-- Data follows --

--- src/tmds_pkg.sv ---
// constants and helpers shared by the twelve-month date switch
// assumes dates arrive as binary year offset from 2000, month 1..12, day 1..31
package tmds_pkg;

  // ****************************************
  // register map
  // ****************************************
  localparam logic [3:0] ADDR_ON_DATE  = 4'h0;
  localparam logic [3:0] ADDR_OFF_DATE = 4'h4;
  localparam logic [3:0] ADDR_MODE     = 4'h8;
  localparam logic [3:0] ADDR_STATUS   = 4'hC;

  // ****************************************
  // field layout of a date word, mode bits and status bits
  // ****************************************
  localparam int DAY_LSB   = 0;
  localparam int MONTH_LSB = 5;
  localparam int YEAR_LSB  = 9;
  localparam int MODE_MONTHLY = 0;
  localparam int MODE_YEARLY  = 1;
  localparam int MODE_PULSE   = 2;
  localparam int ST_OUT    = 0;
  localparam int ST_LOADED = 1;
  localparam int ST_REJECT = 2;

  // ****************************************
  // limits and reset values
  // ****************************************
  localparam logic [6:0]  YEAR_MAX    = 7'h63;
  localparam logic [3:0]  MONTH_MAX   = 4'hC;
  localparam logic [4:0]  DAY_MAX     = 5'h1F;
  localparam logic [15:0] ON_RST      = 16'h0021;
  localparam logic [15:0] OFF_RST     = 16'h0021;
  localparam logic [2:0]  MODE_RST    = 3'h0;

  typedef logic [15:0] tmds_date_t;

  function automatic tmds_date_t tmds_pack(input logic [6:0] y, input logic [3:0] m, input logic [4:0] d);
    tmds_pack = {y, m, d};
  endfunction : tmds_pack

  // years 2000..2099, month and day in calendar range
  function automatic logic tmds_valid(input tmds_date_t dt);
    tmds_valid = (dt[15:YEAR_LSB] <= YEAR_MAX) && (dt[8:MONTH_LSB] != 4'h0) && (dt[8:MONTH_LSB] <= MONTH_MAX)
                 && (dt[4:DAY_LSB] != 5'h00) && (dt[4:DAY_LSB] <= DAY_MAX);
  endfunction : tmds_valid

endpackage : tmds_pkg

-- Data concluded --

Work instruction —
Your output must be an exact copy of every entry.

Exercise response —
--- src/tmds_pkg.sv ---
// constants and helpers shared by the twelve-month date switch
// assumes dates arrive as binary year offset from 2000, month 1..12, day 1..31
package tmds_pkg;

  // ****************************************
  // register map
  // ****************************************
  localparam logic [3:0] ADDR_ON_DATE  = 4'h0;
  localparam logic [3:0] ADDR_OFF_DATE = 4'h4;
  localparam logic [3:0] ADDR_MODE     = 4'h8;
  localparam logic [3:0] ADDR_STATUS   = 4'hC;

  // ****************************************
  // field layout of a date word, mode bits and status bits
  // ****************************************
  localparam int DAY_LSB   = 0;
  localparam int MONTH_LSB = 5;
  localparam int YEAR_LSB  = 9;
  localparam int MODE_MONTHLY = 0;
  localparam int MODE_YEARLY  = 1;
  localparam int MODE_PULSE   = 2;
  localparam int ST_OUT    = 0;
  localparam int ST_LOADED = 1;
  localparam int ST_REJECT = 2;

  // ****************************************
  // limits and reset values
  // ****************************************
  localparam logic [6:0]  YEAR_MAX    = 7'h63;
  localparam logic [3:0]  MONTH_MAX   = 4'hC;
  localparam logic [4:0]  DAY_MAX     = 5'h1F;
  localparam logic [15:0] ON_RST      = 16'h0021;
  localparam logic [15:0] OFF_RST     = 16'h0021;
  localparam logic [2:0]  MODE_RST    = 3'h0;

  typedef logic [15:0] tmds_date_t;

  function automatic tmds_date_t tmds_pack(input logic [6:0] y, input logic [3:0] m, input logic [4:0] d);
    tmds_pack = {y, m, d};
  endfunction : tmds_pack

  // years 2000..2099, month and day in calendar range
  function automatic logic tmds_valid(input tmds_date_t dt);
    tmds_valid = (dt[15:YEAR_LSB] <= YEAR_MAX) && (dt[8:MONTH_LSB] != 4'h0) && (dt[8:MONTH_LSB] <= MONTH_MAX)
                 && (dt[4:DAY_LSB] != 5'h00) && (dt[4:DAY_LSB] <= DAY_MAX);
  endfunction : tmds_valid

endpackage : tmds_pkg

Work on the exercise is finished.